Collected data

-.-.-

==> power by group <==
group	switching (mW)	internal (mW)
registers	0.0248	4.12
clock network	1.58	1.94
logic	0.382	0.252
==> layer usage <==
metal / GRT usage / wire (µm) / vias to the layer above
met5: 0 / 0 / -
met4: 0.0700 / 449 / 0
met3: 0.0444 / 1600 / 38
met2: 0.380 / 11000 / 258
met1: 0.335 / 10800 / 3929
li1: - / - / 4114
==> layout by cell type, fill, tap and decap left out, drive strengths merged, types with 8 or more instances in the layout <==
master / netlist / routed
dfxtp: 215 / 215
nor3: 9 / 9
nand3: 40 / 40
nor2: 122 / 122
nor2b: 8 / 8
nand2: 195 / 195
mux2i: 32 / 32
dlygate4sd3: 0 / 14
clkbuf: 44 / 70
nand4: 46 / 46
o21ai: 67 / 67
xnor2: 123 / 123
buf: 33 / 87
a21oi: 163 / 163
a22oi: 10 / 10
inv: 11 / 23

-.-.-

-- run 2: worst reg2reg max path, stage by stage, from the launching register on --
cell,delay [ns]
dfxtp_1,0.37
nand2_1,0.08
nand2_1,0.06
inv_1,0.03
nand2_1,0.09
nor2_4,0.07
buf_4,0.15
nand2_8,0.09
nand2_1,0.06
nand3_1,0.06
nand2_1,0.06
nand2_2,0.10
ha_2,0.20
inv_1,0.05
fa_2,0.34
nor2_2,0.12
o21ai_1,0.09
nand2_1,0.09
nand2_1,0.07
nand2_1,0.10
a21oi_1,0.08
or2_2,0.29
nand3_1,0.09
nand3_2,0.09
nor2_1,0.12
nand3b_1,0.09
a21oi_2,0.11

-.-.-

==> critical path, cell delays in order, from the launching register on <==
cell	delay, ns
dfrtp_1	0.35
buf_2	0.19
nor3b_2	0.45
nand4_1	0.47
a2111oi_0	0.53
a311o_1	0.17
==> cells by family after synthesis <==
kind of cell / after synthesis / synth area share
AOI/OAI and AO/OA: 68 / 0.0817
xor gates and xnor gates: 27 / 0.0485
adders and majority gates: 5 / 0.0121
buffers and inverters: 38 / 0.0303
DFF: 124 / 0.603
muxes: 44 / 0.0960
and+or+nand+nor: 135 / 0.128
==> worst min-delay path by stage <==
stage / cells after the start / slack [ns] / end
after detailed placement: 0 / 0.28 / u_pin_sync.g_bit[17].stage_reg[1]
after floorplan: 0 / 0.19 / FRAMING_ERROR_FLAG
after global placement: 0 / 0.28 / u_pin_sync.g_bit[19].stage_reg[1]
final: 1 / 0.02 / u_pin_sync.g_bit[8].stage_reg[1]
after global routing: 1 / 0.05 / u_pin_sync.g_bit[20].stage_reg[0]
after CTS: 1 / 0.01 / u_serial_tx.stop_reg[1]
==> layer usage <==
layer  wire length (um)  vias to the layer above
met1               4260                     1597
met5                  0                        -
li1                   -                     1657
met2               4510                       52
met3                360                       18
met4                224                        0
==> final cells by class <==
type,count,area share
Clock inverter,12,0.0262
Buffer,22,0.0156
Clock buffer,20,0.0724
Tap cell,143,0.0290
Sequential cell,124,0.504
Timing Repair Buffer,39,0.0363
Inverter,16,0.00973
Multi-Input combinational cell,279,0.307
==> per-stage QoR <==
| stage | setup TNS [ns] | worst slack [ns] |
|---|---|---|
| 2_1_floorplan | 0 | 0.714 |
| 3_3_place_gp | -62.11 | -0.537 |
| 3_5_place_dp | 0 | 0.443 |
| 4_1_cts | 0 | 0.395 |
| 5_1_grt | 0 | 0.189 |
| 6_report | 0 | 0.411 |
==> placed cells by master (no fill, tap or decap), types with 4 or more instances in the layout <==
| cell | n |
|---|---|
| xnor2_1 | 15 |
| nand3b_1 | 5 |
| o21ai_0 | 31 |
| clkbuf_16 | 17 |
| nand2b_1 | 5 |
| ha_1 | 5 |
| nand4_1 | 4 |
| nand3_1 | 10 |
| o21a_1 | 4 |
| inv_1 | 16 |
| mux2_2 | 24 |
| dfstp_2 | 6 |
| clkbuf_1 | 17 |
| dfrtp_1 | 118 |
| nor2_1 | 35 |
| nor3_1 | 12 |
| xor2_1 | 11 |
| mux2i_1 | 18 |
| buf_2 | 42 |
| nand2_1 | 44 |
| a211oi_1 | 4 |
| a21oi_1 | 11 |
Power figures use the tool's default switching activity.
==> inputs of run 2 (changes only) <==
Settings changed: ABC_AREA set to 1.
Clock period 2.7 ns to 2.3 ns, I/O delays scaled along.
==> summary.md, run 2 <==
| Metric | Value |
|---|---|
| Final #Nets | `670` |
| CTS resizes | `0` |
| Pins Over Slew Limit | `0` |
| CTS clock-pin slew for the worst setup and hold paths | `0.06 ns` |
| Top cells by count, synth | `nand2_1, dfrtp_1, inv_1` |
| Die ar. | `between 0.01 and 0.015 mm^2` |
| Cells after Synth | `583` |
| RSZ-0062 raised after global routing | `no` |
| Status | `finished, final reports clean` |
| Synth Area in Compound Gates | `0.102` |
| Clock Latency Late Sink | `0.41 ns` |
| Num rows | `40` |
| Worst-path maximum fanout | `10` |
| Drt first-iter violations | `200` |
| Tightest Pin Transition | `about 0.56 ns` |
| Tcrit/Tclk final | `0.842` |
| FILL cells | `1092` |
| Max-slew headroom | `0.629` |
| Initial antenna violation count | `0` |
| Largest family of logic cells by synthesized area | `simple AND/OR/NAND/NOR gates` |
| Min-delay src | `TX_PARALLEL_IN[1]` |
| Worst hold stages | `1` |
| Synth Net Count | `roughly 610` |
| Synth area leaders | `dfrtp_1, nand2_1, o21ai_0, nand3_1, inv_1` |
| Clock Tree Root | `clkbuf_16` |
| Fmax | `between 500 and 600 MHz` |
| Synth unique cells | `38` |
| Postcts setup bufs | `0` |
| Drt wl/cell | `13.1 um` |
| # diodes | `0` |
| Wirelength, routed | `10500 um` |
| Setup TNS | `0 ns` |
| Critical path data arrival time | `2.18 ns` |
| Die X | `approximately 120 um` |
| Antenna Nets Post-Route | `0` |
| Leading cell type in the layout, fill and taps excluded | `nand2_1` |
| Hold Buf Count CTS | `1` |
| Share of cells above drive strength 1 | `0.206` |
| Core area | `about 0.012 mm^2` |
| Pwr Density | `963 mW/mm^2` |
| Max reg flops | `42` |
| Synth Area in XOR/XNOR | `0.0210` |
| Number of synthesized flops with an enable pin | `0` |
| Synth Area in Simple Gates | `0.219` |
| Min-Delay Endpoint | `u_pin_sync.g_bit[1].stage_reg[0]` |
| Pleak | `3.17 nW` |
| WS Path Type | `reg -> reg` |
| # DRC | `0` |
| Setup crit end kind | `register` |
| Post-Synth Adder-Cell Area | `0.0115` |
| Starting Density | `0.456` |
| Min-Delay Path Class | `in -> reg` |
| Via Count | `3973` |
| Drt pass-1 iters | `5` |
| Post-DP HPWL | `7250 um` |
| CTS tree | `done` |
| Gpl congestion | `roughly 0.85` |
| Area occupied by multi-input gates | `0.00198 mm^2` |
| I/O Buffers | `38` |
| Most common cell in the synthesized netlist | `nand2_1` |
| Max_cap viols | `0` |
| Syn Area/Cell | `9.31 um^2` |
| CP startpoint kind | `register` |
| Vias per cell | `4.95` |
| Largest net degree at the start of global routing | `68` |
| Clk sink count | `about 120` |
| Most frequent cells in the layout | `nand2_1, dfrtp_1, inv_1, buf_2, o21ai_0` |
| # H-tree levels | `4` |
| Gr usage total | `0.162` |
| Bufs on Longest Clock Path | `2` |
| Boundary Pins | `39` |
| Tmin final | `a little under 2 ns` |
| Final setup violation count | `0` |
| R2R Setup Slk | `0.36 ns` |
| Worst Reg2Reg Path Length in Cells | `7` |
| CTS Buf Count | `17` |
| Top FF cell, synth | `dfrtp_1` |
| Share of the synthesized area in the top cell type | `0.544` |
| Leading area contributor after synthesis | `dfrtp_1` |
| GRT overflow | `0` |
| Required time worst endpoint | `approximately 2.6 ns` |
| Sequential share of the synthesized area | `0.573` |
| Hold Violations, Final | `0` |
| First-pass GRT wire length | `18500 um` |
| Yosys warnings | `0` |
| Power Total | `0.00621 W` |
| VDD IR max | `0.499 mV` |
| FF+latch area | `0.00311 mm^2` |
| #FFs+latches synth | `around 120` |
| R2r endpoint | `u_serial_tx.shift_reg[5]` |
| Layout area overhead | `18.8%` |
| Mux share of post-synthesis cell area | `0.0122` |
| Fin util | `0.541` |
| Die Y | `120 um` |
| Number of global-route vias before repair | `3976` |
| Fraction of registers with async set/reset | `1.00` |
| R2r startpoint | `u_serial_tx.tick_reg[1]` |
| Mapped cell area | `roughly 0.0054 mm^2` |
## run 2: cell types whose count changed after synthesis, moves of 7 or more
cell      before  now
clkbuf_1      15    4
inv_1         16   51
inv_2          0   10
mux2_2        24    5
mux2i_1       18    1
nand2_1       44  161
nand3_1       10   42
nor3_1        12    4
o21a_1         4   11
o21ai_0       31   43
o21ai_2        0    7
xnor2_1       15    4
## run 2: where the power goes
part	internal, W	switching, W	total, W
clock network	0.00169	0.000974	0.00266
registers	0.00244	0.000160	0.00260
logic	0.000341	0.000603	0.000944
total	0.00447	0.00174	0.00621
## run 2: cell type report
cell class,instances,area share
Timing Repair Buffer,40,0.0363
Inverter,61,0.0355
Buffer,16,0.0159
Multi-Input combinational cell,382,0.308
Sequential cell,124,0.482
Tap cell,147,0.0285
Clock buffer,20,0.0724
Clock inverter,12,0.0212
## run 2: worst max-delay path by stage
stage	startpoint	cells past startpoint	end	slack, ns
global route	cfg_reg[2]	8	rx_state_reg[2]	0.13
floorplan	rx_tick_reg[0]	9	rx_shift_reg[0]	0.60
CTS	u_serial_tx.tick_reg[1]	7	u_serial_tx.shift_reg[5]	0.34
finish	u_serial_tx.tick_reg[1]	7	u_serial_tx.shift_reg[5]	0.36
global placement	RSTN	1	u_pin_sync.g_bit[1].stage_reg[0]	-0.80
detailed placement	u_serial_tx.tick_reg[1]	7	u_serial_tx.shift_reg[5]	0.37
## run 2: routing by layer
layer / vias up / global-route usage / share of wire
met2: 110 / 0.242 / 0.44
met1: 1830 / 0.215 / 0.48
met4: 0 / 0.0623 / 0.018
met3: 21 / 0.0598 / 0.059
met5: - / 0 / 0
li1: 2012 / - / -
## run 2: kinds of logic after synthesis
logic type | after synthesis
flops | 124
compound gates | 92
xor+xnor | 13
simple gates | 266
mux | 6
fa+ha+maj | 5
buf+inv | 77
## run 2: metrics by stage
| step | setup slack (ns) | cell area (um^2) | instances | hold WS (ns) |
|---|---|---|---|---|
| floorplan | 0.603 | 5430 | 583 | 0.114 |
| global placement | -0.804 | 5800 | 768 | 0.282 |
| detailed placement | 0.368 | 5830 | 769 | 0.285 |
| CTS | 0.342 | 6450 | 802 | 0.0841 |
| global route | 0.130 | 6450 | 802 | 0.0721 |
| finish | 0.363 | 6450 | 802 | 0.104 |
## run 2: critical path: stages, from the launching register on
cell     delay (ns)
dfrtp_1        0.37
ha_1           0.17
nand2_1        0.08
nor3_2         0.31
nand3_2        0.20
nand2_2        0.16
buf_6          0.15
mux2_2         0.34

-.-.-

_YOUR GOAL_
Beginning at the line with "FILL cells |" and ending at the line with "Setup crit end", reproduce each line of the data above exactly, and add no other lines.

_ANSWER TO THIS TASK_
| FILL cells | `1092` |
| Max-slew headroom | `0.629` |
| Initial antenna violation count | `0` |
| Largest family of logic cells by synthesized area | `simple AND/OR/NAND/NOR gates` |
| Min-delay src | `TX_PARALLEL_IN[1]` |
| Worst hold stages | `1` |
| Synth Net Count | `roughly 610` |
| Synth area leaders | `dfrtp_1, nand2_1, o21ai_0, nand3_1, inv_1` |
| Clock Tree Root | `clkbuf_16` |
| Fmax | `between 500 and 600 MHz` |
| Synth unique cells | `38` |
| Postcts setup bufs | `0` |
| Drt wl/cell | `13.1 um` |
| # diodes | `0` |
| Wirelength, routed | `10500 um` |
| Setup TNS | `0 ns` |
| Critical path data arrival time | `2.18 ns` |
| Die X | `approximately 120 um` |
| Antenna Nets Post-Route | `0` |
| Leading cell type in the layout, fill and taps excluded | `nand2_1` |
| Hold Buf Count CTS | `1` |
| Share of cells above drive strength 1 | `0.206` |
| Core area | `about 0.012 mm^2` |
| Pwr Density | `963 mW/mm^2` |
| Max reg flops | `42` |
| Synth Area in XOR/XNOR | `0.0210` |
| Number of synthesized flops with an enable pin | `0` |
| Synth Area in Simple Gates | `0.219` |
| Min-Delay Endpoint | `u_pin_sync.g_bit[1].stage_reg[0]` |
| Pleak | `3.17 nW` |
| WS Path Type | `reg -> reg` |
| # DRC | `0` |
| Setup crit end kind | `register` |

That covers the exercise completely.